Dataset entries
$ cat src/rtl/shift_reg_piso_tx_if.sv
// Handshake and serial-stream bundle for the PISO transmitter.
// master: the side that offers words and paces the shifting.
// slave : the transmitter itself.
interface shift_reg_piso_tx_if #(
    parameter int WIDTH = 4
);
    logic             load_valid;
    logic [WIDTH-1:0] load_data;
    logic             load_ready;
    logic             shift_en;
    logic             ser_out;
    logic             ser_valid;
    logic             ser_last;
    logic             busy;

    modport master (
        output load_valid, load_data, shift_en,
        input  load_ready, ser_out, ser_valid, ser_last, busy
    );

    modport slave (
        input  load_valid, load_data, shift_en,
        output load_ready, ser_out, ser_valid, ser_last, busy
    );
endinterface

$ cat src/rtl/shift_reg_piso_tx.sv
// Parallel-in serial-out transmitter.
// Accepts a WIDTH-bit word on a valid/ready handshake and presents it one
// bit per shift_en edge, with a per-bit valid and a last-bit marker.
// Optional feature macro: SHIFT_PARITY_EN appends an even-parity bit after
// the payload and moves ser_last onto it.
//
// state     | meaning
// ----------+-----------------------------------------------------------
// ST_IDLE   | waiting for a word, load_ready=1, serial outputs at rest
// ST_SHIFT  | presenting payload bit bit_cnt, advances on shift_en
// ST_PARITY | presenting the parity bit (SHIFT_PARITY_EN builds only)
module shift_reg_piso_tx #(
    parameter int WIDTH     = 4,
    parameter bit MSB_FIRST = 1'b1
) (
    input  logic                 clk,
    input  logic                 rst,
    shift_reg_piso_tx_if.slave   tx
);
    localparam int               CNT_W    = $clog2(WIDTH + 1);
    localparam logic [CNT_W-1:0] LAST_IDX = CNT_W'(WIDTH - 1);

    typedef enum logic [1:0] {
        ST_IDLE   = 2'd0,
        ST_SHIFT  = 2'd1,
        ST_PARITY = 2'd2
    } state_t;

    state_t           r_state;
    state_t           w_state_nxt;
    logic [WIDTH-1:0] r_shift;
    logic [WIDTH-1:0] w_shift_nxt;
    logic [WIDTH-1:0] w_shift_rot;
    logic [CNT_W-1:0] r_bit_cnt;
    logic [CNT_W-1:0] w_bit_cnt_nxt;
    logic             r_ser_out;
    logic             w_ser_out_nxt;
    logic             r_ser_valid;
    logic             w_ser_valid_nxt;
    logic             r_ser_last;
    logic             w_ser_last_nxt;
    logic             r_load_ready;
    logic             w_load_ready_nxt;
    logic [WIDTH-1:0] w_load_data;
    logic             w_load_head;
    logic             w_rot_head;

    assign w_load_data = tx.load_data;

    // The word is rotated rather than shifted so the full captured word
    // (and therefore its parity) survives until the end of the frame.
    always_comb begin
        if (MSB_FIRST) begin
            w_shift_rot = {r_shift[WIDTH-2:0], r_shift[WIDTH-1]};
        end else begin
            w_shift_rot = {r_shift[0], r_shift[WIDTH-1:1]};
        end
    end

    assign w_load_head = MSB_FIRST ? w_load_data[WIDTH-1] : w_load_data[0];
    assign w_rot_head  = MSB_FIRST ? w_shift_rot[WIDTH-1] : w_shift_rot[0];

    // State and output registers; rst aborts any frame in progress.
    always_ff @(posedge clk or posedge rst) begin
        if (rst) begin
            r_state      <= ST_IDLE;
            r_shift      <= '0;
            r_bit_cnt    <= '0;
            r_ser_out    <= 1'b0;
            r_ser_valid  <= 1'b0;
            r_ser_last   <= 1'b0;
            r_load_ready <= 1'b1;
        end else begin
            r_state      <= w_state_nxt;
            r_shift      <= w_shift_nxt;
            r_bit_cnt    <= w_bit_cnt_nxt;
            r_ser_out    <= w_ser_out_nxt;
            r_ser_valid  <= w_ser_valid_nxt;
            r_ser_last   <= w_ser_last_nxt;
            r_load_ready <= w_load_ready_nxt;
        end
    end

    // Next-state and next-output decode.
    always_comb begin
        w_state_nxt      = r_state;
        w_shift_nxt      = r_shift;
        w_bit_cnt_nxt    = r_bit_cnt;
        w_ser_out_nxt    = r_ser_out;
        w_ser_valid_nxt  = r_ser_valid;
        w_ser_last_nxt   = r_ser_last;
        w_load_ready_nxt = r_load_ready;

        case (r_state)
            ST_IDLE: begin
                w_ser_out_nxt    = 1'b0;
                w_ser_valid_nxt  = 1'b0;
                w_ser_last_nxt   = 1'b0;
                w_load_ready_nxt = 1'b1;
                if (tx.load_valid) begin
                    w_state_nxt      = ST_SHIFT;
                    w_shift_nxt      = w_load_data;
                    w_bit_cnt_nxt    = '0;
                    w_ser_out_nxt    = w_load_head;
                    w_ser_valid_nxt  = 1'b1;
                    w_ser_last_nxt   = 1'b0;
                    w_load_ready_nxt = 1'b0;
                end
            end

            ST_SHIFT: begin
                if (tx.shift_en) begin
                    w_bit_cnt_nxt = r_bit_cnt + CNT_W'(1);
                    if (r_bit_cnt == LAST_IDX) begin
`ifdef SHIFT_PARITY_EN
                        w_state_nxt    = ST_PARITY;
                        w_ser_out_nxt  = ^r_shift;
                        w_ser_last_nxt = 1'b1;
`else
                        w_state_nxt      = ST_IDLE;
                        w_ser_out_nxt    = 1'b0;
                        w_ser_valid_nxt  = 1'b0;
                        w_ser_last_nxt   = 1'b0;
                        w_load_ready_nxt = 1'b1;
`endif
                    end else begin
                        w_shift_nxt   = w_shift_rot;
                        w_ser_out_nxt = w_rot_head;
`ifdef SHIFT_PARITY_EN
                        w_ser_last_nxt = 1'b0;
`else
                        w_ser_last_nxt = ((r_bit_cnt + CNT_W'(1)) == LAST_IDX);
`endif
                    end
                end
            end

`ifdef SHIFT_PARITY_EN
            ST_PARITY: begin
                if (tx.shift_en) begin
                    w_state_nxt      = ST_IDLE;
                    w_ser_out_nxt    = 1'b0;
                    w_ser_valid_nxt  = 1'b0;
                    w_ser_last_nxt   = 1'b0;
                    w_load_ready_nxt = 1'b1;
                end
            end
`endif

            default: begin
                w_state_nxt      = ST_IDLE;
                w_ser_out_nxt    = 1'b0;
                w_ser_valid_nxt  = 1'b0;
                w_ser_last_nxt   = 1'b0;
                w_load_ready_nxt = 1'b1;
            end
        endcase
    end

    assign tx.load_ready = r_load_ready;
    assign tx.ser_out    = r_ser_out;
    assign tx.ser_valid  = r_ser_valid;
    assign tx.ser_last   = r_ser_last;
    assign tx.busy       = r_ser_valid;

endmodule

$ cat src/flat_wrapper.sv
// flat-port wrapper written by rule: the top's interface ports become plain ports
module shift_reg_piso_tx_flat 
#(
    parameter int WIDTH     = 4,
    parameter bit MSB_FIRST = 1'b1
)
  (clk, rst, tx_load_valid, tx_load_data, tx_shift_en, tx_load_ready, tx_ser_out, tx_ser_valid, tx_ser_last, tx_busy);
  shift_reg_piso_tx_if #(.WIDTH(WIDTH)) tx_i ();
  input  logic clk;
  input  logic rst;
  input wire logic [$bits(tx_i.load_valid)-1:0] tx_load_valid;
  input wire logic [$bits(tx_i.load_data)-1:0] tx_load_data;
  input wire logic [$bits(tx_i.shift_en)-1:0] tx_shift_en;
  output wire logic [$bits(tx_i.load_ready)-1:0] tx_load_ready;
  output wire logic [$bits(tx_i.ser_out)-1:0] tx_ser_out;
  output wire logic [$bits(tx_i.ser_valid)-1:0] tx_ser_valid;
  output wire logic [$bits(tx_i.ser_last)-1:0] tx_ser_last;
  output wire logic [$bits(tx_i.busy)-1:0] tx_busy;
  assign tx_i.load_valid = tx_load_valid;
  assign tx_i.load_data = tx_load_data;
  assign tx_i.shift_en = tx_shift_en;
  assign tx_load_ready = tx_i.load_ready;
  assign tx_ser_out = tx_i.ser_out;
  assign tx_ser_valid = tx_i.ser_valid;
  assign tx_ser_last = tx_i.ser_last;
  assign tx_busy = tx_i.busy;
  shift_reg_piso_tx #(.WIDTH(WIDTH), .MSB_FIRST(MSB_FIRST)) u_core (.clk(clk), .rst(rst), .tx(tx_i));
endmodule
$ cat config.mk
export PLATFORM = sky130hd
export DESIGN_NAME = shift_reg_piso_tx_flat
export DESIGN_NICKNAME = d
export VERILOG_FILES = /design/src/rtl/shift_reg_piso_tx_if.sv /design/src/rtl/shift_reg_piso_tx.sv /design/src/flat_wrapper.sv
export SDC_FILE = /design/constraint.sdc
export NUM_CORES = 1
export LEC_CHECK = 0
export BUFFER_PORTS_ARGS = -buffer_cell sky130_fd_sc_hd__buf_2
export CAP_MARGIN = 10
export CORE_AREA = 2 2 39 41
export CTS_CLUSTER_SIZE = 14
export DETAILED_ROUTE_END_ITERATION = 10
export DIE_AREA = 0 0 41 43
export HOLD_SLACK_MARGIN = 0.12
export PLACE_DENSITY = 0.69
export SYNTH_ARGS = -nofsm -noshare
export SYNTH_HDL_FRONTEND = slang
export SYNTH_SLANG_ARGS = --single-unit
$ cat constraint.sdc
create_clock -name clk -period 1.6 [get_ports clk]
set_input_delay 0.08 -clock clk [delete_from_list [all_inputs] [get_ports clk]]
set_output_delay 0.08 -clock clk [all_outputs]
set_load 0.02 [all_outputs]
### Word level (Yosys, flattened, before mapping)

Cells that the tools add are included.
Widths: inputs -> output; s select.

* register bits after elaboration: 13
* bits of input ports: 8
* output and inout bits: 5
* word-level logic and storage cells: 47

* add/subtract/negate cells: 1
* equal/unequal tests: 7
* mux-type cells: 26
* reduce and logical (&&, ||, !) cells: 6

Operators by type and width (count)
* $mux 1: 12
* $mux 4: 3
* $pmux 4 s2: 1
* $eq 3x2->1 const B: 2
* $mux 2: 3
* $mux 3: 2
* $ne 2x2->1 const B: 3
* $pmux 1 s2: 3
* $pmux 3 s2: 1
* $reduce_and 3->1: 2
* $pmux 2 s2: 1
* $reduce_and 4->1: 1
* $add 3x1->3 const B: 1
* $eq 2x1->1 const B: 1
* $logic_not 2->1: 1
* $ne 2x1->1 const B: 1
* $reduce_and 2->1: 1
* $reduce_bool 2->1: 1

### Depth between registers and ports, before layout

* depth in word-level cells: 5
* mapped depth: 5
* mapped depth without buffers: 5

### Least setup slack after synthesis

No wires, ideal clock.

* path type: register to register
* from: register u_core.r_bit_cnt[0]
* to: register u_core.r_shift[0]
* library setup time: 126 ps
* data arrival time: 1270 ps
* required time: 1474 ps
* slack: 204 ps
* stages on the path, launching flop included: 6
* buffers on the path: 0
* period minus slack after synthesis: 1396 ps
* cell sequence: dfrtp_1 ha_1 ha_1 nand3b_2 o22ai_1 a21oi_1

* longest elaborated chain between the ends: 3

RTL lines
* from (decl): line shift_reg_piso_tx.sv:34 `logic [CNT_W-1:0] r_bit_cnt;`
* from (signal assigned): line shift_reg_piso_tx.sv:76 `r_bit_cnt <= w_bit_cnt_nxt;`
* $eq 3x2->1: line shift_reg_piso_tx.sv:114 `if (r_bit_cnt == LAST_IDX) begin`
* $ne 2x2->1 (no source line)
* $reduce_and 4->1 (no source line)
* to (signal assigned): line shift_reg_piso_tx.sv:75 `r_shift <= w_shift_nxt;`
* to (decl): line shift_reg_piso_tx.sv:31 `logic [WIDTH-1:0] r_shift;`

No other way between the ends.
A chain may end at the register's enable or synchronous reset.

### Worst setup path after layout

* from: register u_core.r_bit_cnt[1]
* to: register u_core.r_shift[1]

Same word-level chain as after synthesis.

§ Problem to solve
Say how many lines above contain the string "that". Answer with the number only.

§ Finished task
2